Smallest Symmetric Relation

• Mar 13th 2010, 09:39 PM
TitaniumX
Smallest Symmetric Relation
I have this question for my homework, and I have absolutely no idea how to prove how a "smallest" relation exist. Any help is appreciated. Below is the question:

"Let X be any set. Let R be a relation on X. Prove there is a smallest symmetric relation that contains R."
• Mar 13th 2010, 10:01 PM
Drexel28
Quote:

Originally Posted by TitaniumX
I have this question for my homework, and I have absolutely no idea how to prove how a "smallest" relation exist. Any help is appreciated. Below is the question:

"Let X be any set. Let R be a relation on X. Prove there is a smallest symmetric relation that contains R."
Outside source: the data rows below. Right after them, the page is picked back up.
===== src/rtl/seq_divider_10by5_if.sv =====
// Request/result bundle for the sequential 10-by-5 restoring divider.
interface seq_divider_10by5_if #(
  parameter int unsigned DW = 10,
  parameter int unsigned VW = 5
);
  logic          start;
  logic [DW-1:0] dividend;
  logic [VW-1:0] divisor;
  logic [DW-1:0] quotient;
  logic [VW-1:0] remainder;
  logic          busy;
  logic          done;
  logic          div_by_zero;

  // Requester side: issues operands, observes results.
  modport master (
    output start, dividend, divisor,
    input  quotient, remainder, busy, done, div_by_zero
  );

  // Divider side.
  modport slave (
    input  start, dividend, divisor,
    output quotient, remainder, busy, done, div_by_zero
  );
endinterface


===== src/rtl/seq_divider_10by5.sv =====
// Sequential restoring divider: one quotient bit per clock, DW RUN cycles per
// division, a short ZERO path when the divisor is 0.
module seq_divider_10by5 #(
  parameter int unsigned DW = 10,
  parameter int unsigned VW = 5
) (
  input  logic               clk,
  input  logic               rst,
  seq_divider_10by5_if.slave bus
);
  localparam int unsigned CW = $clog2(DW);

  typedef enum logic [1:0] {IDLE, RUN, ZERO} state_t;

  state_t        state_q, state_d;
  logic [CW-1:0] count_q, count_d;
  logic [DW-1:0] dvd_q, dvd_d;
  logic [VW-1:0] dvs_q, dvs_d;
  logic [VW:0]   pr_q, pr_d;
  logic [DW-1:0] qsr_q, qsr_d;
  logic [DW-1:0] quo_q, quo_d;
  logic [VW-1:0] rem_q, rem_d;
  logic          done_q, done_d;
  logic          dbz_q, dbz_d;

  logic [VW:0]   pr_shift;
  logic          ge;
  logic [VW:0]   pr_step;
  logic [DW-1:0] q_step;

  // Single restoring step shared by every RUN cycle, including the last one,
  // whose result goes straight to the output registers.
  always_comb begin
    pr_shift = {pr_q[VW-1:0], dvd_q[DW-1]};
    ge       = (pr_shift >= {1'b0, dvs_q});
    pr_step  = ge ? (pr_shift - {1'b0, dvs_q}) : pr_shift;
    q_step   = {qsr_q[DW-2:0], ge};
  end

  // Next-state and datapath control.
  always_comb begin
    state_d = state_q;
    count_d = count_q;
    dvd_d   = dvd_q;
    dvs_d   = dvs_q;
    pr_d    = pr_q;
    qsr_d   = qsr_q;
    quo_d   = quo_q;
    rem_d   = rem_q;
    dbz_d   = dbz_q;
    done_d  = 1'b0;
    unique case (state_q)
      IDLE: begin
        if (bus.start) begin
          dvd_d   = bus.dividend;
          dvs_d   = bus.divisor;
          pr_d    = '0;
          qsr_d   = '0;
          count_d = '0;
          state_d = (bus.divisor != '0) ? RUN : ZERO;
        end
      end
      RUN: begin
        pr_d    = pr_step;
        qsr_d   = q_step;
        dvd_d   = dvd_q << 1;
        count_d = count_q + 1'b1;
        if (count_q == CW'(DW - 1)) begin
          quo_d   = q_step;
          rem_d   = pr_step[VW-1:0];
          dbz_d   = 1'b0;
          done_d  = 1'b1;
          count_d = '0;
          state_d = IDLE;
        end
      end
      ZERO: begin
        quo_d   = '1;
        rem_d   = dvd_q[VW-1:0];
        dbz_d   = 1'b1;
        done_d  = 1'b1;
        state_d = IDLE;
      end
      default: state_d = IDLE;
    endcase
  end

  // State and datapath registers; reset aborts any operation immediately.
  always_ff @(posedge clk or posedge rst) begin
    if (rst) begin
      state_q <= IDLE;
      count_q <= '0;
      dvd_q   <= '0;
      dvs_q   <= '0;
      pr_q    <= '0;
      qsr_q   <= '0;
      quo_q   <= '0;
      rem_q   <= '0;
      done_q  <= 1'b0;
      dbz_q   <= 1'b0;
    end else begin
      state_q <= state_d;
      count_q <= count_d;
      dvd_q   <= dvd_d;
      dvs_q   <= dvs_d;
      pr_q    <= pr_d;
      qsr_q   <= qsr_d;
      quo_q   <= quo_d;
      rem_q   <= rem_d;
      done_q  <= done_d;
      dbz_q   <= dbz_d;
    end
  end

  assign bus.quotient    = quo_q;
  assign bus.remainder   = rem_q;
  assign bus.busy        = (state_q != IDLE);
  assign bus.done        = done_q;
  assign bus.div_by_zero = dbz_q;
endmodule

===== src/flat_wrapper.sv =====
// flat-port wrapper written by rule: the top's interface ports become plain ports
module seq_divider_10by5_flat 
#(
  parameter int unsigned DW = 10,
  parameter int unsigned VW = 5
)
  (clk, rst, bus_start, bus_dividend, bus_divisor, bus_quotient, bus_remainder, bus_busy, bus_done, bus_div_by_zero);
  seq_divider_10by5_if #(.DW(DW), .VW(VW)) bus_i ();
  input  logic clk;
  input  logic rst;
  input wire logic [$bits(bus_i.start)-1:0] bus_start;
  input wire logic [$bits(bus_i.dividend)-1:0] bus_dividend;
  input wire logic [$bits(bus_i.divisor)-1:0] bus_divisor;
  output wire logic [$bits(bus_i.quotient)-1:0] bus_quotient;
  output wire logic [$bits(bus_i.remainder)-1:0] bus_remainder;
  output wire logic [$bits(bus_i.busy)-1:0] bus_busy;
  output wire logic [$bits(bus_i.done)-1:0] bus_done;
  output wire logic [$bits(bus_i.div_by_zero)-1:0] bus_div_by_zero;
  assign bus_i.start = bus_start;
  assign bus_i.dividend = bus_dividend;
  assign bus_i.divisor = bus_divisor;
  assign bus_quotient = bus_i.quotient;
  assign bus_remainder = bus_i.remainder;
  assign bus_busy = bus_i.busy;
  assign bus_done = bus_i.done;
  assign bus_div_by_zero = bus_i.div_by_zero;
  seq_divider_10by5 #(.DW(DW), .VW(VW)) u_core (.clk(clk), .rst(rst), .bus(bus_i));
endmodule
Let $\mathcal{M}=\left\{\mathcal{R}:\mathcal{R}\text{ is a symmetric relation on }X\text{ and }R\subseteq\mathcal{R}\right\}$. The question is $\bigcap_{M\in\mathcal{M}}M$ a symmetric relation on $X$? It is trivially easy to prove that it's a relation, to see that it's symmetric merely note that if $(x,y)\in\bigcap_{M\in\mathcal{M}}M$ then $(x,y)\in N$ for all $N\in\mathcal{M}$ but since each $N$ is symmetric this implies $(y,x)\in N$ for all $N\in\mathcal{M}$ and thus $(y,x)\in\bigcap_{M\in\mathcal{M}}M$. Now it is clear that $\bigcap_{M\in\mathcal{M}}M\supseteq R$ and it is clear that it's the smallest, for if $R\subseteq K$ is a symmetric relation then $K\in\mathcal{M}\implies \bigcap_{M\in\mathcal{M}}M\subseteq K$
• Mar 14th 2010, 10:31 AM
emakarov
Alternatively, you can form a relation $R'$ like this: for every $(x,y)\in R$ put $(x,y)$ and $(y,x)$ in $R'$. Then show that $R\subseteq R'$, $R'$ is symmetric, and if any other symmetric relation contains $R$, it contains $R'$ as well.